“I’m addicted to you. Don’t you know that you’re toxic?”
– From “Toxic” by Britney Spears

Something that I didn’t know growing up was that our American society has a disheartening surplus of unintentional toxic people.
Yes, even you can be a toxic person.
Defining a toxic person can be tricky because most people think a toxic person as someone who brings others down in some way with their venomous words and actions.
Perhaps someone who talks bad about others or who brings down your emotional morale.
Let’s take a more significant step back and look at this from a bigger picture.
Toxic people encompass everyone on the emotional spectrum from mentally optimistic to severely depressed.
When I was in college, my depression got the best of me. Luckily I had someone to talk to during those dark years. Unfortunately, each night became a one-sided rant fest with my roommate about how much I hated everything in life and all the people in it.
My friend, bless his heart, took it all in without judgment for several semesters, only to later feel a little resentful of the things I resented as well as time went on.
Intentionally, unintentionally, I put negative thoughts and ideas into his head that subconsciously motivated his thoughts and ideas about his own life and the people he was around.
I gave him a poison I didn’t intend to give him, and he sipped it down each night without noticing the effects.
I find that the most toxic people are those who think that they are stagnant in their ability to change. These people define themselves to a particular character and have no attempts to stray away from it for the betterment of themselves.
“I’m a badass bitch, so I take orders from no one. I want to be a boss and control others.”
“I’m a quiet, shy person. I can never meet anyone or talk to anybody.”
“It’s hopeless. I can’t do it.”
What I find in toxic people versus people willing to change are the following:
Growth Mind: Have positive outlooks in the midst of struggle
Toxic Mind: Stay negative in all circumstances
Growth Mind: Stays away from gossip
Toxic Mind: Starts gossip or looks for it
Growth Mind: Has dreams, vision, goals in all areas of life
Toxic Mind: Lets life happen to them and complains when it’s not going the way they want it to
Growth Mind: Takes action
Toxic Mind: Takes no action
Growth Mind: Thinks about others before themselves
Toxic Mind: Thinks about him/herself
Growth Mind: Try to give before they take
Toxic Mind: Takes before they give
Growth Mind: Finds ways to make it work
Toxic Mind: Dwells on the ways it doesn’t work
There’s much more of course.

The basis of a toxic person roots him or herself in their own self-loathing and self-pity. They are solely thinking about themselves and their issues without any regards about others.
The overly confident and pretentious person doesn’t care for other’s well-being. Their world seems to revolve around them, and because of this, they make others feel uncomfortable and resentful towards them.
The shy and timid person wants to remain comfortable in their shell so that they don’t need to associate with people. Then, they start to believe that hating people is valid and complain about others in a much more quiet way.

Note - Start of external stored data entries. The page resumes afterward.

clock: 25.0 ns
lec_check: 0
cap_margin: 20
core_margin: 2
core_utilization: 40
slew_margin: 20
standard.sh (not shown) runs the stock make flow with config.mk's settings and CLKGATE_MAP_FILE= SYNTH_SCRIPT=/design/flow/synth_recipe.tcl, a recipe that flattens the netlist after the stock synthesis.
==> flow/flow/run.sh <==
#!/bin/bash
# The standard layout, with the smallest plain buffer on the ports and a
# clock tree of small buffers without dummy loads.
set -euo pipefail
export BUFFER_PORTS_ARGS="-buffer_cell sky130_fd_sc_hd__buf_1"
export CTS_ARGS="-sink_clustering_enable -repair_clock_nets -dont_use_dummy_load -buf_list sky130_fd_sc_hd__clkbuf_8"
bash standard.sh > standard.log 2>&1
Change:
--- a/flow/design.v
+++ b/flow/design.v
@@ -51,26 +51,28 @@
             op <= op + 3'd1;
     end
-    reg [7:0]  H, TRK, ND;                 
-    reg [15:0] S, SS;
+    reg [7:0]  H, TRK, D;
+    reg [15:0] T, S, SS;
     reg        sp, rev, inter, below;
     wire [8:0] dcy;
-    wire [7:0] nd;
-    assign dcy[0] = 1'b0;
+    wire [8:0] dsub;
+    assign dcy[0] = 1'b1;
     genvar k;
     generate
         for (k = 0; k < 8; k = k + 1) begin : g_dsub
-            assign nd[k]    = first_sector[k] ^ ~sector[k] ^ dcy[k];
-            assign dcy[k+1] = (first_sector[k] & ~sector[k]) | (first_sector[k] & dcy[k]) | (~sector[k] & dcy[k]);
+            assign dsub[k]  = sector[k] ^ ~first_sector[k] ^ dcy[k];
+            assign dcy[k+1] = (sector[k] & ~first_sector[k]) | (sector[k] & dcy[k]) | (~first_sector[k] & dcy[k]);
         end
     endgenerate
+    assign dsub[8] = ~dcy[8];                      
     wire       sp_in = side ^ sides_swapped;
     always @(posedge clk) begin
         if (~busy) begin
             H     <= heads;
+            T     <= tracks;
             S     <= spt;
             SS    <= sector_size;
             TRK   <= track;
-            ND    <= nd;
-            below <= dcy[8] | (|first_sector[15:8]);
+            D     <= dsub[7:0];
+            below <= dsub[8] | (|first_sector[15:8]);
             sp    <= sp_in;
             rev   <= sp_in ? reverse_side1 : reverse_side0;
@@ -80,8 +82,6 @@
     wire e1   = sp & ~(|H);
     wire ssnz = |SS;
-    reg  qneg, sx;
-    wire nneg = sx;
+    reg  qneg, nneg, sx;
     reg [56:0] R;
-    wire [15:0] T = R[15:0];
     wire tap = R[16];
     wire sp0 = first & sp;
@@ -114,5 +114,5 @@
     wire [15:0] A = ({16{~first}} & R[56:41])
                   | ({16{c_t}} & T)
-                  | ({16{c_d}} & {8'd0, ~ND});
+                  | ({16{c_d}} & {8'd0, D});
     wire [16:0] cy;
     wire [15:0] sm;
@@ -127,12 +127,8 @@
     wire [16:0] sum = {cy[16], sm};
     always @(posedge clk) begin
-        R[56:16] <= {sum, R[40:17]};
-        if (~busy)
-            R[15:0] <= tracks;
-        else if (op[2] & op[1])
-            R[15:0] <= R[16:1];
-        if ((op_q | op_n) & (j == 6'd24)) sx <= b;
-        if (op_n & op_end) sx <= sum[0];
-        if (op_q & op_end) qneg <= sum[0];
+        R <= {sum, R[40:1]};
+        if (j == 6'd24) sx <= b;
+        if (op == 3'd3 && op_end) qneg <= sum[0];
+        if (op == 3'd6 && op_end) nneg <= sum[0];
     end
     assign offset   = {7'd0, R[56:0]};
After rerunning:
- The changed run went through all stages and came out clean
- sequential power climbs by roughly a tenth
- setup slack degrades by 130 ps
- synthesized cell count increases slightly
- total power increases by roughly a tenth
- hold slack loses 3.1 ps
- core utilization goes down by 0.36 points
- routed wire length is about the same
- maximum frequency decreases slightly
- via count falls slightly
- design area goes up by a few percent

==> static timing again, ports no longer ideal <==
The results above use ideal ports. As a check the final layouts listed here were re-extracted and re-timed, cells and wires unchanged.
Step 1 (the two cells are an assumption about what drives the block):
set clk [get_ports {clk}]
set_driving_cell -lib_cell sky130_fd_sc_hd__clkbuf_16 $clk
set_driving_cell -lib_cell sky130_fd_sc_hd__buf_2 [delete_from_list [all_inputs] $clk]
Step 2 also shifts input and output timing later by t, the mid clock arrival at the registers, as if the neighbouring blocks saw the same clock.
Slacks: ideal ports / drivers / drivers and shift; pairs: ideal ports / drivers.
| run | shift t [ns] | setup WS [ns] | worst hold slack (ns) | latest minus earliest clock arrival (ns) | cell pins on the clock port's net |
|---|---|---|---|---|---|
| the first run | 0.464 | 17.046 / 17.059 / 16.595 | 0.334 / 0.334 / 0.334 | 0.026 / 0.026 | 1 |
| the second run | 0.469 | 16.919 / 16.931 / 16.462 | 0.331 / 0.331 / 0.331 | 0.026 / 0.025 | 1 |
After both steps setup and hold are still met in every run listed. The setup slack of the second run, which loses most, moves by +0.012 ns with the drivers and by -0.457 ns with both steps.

I mentioned earlier that even the overly optimistic person could be toxic as well. This is because ignoring the reality isn’t going to allow for internal growth. Often suffering is what will enable us to grow and become better.

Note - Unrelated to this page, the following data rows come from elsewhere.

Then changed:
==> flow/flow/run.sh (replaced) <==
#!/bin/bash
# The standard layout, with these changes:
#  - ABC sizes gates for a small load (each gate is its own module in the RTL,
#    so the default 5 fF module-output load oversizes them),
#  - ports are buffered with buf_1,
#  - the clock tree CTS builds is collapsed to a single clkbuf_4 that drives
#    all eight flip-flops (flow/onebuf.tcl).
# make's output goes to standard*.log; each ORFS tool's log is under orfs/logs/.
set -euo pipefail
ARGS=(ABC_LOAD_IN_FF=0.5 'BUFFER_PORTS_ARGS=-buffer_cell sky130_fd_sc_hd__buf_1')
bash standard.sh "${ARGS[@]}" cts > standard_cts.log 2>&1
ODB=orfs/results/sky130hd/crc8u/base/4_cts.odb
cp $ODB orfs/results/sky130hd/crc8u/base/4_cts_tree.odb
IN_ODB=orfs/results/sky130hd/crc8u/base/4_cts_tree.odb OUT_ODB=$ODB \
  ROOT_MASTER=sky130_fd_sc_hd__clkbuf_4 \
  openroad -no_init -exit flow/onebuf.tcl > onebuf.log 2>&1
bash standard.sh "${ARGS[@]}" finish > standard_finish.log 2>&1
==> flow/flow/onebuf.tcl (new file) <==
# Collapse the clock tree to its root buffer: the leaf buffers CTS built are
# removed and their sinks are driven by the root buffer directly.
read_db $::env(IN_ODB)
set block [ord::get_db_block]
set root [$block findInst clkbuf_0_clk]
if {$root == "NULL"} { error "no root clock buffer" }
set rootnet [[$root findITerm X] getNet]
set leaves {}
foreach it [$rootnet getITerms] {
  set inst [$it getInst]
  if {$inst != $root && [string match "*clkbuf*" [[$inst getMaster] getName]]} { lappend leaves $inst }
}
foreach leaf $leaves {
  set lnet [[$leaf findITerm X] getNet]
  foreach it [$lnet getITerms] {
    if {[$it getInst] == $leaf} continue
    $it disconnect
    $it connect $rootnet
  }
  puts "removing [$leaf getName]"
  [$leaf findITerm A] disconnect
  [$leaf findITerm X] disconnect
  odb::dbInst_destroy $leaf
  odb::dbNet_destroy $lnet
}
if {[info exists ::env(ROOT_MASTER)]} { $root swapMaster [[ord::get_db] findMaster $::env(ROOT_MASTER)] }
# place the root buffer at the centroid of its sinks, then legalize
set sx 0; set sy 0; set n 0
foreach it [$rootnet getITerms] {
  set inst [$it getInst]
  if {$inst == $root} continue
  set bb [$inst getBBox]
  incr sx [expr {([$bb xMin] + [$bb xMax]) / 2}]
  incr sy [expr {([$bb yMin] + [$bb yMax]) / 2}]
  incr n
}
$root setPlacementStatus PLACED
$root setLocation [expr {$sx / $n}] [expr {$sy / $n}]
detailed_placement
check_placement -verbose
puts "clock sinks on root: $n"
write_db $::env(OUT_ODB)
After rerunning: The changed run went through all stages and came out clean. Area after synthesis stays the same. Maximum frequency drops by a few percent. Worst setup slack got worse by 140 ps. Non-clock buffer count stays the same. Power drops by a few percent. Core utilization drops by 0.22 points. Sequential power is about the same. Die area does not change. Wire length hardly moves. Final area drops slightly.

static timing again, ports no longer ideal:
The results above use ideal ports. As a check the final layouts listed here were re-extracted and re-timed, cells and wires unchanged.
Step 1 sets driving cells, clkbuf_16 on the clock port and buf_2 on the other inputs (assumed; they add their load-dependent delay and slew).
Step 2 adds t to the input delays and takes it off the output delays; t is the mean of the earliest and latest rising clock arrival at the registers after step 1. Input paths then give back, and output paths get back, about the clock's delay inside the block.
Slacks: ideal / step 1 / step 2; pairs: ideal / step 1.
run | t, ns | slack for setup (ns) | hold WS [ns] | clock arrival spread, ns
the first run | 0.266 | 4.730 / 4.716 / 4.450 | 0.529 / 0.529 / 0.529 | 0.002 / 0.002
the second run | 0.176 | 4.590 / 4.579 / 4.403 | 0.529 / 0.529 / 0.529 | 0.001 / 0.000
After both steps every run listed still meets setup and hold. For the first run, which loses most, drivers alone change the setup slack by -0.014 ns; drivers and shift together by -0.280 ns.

What’s worse, of course, is the negative people in life. Negativity brings about a subjective dwelling on what is, versus what could be, thus never allowing room to grow. Those who are negative, are never happy and will bring more unhappiness upon others.
What’s the secret cure to your toxicity? It’s simple.
Think about others before yourself.
Think deeply about how, when, and what you say around someone for their benefit. What value do you bring to the table for them?
If you’re depressed, are you looking for actual help? Or are you merely trying to bring them down with you subconsciously? Are you a self-righteous jerk who thinks they’re better than others? Change.
Remember, you’re only toxic because you want your self-made “reality” to be other people’s reality as well. “Misery loves company” as they say and the key to happiness is to look beyond yourself and look towards the betterment and well-being of those around you.

That’s when you not only learn to help others; you end up helping yourself along the way.